ABSTRACT

My patient Laurent's psychoanalysis was successfully concluded after an often complicated, sometimes trying, but always stimulating ten-year labor. Although I focus on two interrelated themes in my report, namely his sexual impotence and mourning, I acknowledge that much remained unexplored in this treatment for reasons that should become evident from my descriptions of both the patient and the therapeutic process. Indeed, my conduct of this analysis, along with those clinical decisions I made both initially and at various junctures in our odyssey, requires elaboration, if not justification, in my view. At the very least, these clinical issues implicate the very nature of the therapeutic process I helped to establish. While it may be claimed that any analysis can achieve the status of an infinite regress, given the nature of the unconscious as revealed by dream interpretation (e.g., Freud, 1900, p. 283), it does appear to me that this analysis in particular invites a discussion about the desirable limits we might place on the application of the psychoanalytic method to “nonstructured” analysands.
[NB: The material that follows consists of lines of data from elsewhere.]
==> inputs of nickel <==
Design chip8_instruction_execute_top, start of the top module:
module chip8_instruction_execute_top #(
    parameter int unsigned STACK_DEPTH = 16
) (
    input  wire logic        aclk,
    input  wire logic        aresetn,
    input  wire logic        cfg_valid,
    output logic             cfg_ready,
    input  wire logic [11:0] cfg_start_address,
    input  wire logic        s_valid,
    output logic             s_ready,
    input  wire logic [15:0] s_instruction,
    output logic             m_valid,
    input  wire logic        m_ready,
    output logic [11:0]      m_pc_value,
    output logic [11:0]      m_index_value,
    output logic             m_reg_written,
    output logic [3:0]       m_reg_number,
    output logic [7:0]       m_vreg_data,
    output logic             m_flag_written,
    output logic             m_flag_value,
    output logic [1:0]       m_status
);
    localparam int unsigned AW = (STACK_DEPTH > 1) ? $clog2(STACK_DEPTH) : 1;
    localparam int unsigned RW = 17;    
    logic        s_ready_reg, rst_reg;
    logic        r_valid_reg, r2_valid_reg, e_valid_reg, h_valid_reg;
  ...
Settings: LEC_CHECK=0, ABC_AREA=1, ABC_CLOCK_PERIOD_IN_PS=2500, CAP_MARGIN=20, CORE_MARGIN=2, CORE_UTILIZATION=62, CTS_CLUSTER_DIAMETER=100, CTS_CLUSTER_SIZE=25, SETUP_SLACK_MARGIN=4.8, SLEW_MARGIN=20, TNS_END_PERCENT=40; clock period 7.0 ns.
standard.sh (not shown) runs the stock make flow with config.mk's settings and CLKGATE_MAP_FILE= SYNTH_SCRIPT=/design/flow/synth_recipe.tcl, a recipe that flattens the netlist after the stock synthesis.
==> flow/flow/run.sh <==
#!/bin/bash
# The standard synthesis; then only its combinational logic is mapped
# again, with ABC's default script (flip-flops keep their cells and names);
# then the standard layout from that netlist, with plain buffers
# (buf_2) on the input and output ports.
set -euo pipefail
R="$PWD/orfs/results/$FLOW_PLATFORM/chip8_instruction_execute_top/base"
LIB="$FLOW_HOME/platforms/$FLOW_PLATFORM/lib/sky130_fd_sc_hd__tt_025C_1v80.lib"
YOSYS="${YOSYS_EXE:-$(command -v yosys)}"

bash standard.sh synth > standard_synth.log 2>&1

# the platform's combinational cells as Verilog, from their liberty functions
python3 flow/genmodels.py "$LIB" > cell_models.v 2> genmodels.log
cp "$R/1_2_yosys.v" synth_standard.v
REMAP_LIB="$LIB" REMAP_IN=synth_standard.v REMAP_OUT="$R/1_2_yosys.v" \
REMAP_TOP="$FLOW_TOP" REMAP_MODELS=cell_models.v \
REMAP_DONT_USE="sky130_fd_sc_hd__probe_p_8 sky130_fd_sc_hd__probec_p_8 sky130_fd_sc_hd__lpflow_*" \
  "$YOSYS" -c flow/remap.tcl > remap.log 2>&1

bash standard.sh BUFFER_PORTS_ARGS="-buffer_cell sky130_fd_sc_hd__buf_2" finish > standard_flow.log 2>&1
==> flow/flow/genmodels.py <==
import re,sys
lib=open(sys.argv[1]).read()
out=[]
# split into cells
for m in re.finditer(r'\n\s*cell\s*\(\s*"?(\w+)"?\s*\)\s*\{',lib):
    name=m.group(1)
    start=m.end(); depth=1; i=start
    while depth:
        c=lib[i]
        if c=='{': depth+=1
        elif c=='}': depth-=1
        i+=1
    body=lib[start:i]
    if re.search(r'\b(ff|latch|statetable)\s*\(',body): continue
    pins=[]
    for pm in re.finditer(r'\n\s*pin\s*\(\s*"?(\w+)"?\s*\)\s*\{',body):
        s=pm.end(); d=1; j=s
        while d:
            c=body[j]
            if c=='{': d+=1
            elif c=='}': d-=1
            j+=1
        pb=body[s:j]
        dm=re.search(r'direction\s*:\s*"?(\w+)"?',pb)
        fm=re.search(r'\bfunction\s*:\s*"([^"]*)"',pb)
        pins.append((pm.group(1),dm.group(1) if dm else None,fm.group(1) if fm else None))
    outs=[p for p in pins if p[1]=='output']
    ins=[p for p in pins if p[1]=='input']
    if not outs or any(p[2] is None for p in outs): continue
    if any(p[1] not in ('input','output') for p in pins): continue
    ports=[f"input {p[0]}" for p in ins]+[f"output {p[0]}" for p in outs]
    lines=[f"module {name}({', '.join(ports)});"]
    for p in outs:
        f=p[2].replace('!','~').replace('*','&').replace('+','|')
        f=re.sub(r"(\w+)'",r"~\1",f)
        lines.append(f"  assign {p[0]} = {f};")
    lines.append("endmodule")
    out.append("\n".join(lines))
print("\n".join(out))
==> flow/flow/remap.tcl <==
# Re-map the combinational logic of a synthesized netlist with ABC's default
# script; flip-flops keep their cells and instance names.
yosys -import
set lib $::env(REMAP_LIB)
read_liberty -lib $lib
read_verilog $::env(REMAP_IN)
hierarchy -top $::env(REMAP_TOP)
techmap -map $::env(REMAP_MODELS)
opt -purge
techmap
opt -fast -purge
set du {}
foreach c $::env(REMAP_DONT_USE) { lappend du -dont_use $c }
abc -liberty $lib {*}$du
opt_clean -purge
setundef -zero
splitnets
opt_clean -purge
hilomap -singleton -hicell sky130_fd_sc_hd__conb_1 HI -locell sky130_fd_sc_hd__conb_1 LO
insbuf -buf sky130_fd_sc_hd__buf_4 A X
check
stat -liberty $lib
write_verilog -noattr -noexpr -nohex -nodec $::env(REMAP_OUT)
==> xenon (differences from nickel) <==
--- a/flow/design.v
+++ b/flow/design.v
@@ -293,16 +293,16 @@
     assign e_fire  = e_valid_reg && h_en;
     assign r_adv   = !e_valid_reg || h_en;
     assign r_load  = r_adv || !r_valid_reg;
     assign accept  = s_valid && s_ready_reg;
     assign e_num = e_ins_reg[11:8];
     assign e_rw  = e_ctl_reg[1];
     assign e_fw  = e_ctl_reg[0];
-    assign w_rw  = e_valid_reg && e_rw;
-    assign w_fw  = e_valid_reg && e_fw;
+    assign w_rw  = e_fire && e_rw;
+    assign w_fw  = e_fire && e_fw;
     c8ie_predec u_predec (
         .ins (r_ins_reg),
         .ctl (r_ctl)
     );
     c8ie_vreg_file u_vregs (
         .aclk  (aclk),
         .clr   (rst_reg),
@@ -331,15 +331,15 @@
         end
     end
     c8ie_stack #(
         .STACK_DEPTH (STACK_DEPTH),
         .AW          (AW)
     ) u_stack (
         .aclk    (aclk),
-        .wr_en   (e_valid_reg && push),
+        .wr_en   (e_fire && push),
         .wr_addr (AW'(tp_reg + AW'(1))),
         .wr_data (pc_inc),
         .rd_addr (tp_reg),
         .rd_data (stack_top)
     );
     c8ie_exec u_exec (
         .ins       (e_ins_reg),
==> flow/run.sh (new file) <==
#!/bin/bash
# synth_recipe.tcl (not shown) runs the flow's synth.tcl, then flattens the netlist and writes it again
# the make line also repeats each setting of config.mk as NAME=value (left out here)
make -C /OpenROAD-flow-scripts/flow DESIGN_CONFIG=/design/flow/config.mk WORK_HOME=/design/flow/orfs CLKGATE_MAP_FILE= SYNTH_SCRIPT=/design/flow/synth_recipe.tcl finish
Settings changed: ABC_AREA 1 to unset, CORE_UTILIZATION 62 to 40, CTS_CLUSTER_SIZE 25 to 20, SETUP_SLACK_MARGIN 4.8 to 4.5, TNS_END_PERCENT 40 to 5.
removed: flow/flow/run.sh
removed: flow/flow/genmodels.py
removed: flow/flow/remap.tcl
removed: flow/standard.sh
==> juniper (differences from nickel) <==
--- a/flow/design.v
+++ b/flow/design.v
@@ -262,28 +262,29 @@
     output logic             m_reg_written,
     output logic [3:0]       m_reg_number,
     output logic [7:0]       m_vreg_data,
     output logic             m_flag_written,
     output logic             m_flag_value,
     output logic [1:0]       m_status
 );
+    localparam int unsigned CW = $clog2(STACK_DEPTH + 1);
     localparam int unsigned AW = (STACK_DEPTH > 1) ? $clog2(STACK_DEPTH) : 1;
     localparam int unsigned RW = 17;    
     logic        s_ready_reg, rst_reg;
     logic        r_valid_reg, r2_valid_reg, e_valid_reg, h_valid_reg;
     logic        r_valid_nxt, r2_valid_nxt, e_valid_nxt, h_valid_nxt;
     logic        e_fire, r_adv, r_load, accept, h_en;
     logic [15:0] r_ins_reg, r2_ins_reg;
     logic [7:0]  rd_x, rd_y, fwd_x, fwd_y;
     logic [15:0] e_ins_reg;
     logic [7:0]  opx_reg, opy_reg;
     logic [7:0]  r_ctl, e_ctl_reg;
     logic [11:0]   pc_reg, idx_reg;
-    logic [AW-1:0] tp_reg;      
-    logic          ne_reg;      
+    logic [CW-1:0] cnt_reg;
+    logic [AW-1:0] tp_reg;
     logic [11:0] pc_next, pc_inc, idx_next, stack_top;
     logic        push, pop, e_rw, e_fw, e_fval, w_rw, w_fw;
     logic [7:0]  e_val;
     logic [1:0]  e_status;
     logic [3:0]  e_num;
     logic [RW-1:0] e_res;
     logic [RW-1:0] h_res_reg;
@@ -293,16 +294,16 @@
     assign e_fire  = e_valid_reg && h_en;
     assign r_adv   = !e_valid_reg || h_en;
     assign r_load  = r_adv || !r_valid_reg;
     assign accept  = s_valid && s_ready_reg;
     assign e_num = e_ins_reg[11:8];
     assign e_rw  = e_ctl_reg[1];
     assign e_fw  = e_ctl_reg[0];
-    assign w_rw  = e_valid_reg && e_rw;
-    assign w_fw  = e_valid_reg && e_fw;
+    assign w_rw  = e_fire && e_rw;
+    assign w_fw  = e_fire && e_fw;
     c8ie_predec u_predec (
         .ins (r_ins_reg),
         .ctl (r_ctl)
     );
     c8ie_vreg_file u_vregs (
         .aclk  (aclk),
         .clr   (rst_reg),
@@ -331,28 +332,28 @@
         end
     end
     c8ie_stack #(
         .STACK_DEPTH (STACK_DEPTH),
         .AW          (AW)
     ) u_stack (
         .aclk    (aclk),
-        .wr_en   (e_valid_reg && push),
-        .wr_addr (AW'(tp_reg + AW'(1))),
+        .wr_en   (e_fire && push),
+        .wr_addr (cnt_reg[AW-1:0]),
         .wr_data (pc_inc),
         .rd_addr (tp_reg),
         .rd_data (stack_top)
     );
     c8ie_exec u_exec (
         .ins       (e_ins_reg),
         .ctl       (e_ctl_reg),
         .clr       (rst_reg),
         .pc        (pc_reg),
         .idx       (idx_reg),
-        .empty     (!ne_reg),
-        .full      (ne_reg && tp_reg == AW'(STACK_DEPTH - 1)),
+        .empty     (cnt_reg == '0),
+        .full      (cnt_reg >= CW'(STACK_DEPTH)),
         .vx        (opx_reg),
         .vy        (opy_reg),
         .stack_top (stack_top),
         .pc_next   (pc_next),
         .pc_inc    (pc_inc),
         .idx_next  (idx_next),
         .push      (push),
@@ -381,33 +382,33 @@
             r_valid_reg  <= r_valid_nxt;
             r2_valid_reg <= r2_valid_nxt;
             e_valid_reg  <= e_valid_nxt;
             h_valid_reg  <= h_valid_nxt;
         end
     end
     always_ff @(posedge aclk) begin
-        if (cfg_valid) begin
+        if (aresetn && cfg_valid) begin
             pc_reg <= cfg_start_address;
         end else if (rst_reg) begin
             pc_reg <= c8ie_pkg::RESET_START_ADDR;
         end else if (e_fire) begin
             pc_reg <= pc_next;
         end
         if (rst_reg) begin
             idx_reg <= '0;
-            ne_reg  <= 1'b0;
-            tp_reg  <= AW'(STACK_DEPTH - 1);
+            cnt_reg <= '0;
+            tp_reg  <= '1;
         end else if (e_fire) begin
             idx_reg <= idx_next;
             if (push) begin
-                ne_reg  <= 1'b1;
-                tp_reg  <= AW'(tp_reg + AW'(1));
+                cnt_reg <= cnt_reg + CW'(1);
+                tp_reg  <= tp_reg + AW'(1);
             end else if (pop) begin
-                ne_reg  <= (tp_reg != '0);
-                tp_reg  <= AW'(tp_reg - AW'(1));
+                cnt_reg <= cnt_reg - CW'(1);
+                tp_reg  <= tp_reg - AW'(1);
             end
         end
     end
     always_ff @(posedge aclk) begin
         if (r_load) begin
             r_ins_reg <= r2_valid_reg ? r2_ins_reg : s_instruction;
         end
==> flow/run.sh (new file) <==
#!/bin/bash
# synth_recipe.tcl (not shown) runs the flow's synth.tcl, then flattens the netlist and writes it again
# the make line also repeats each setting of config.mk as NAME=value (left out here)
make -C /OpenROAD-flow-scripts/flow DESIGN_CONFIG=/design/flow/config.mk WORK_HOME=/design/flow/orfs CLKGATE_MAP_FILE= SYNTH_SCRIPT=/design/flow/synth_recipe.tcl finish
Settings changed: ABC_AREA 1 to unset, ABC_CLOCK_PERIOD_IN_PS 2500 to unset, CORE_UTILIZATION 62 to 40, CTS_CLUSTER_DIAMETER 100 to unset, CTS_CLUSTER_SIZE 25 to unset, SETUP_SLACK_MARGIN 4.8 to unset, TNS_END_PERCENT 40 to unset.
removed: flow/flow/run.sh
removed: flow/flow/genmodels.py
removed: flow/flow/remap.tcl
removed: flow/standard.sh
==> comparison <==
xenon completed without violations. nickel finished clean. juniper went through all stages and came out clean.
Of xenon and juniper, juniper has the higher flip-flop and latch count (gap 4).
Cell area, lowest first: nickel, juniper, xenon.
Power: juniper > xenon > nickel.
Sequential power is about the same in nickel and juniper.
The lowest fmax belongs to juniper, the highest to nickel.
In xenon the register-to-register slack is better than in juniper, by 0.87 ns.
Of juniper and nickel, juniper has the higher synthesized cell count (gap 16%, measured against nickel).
Such patients, in my view, should not be deprived of the opportunity for analytic intervention, which for so many of them may constitute their only hope; but neither should they be put in the position of being at risk from their regressive or impulsive proclivities. In the account I offer, then, is an implicit proposal — hardly unique I must admit (e.g., Kohut, 1977, pp. 24-25) — to achieve a more prudent yet effective middle ground in our estimation of the therapeutic requirements of these patients.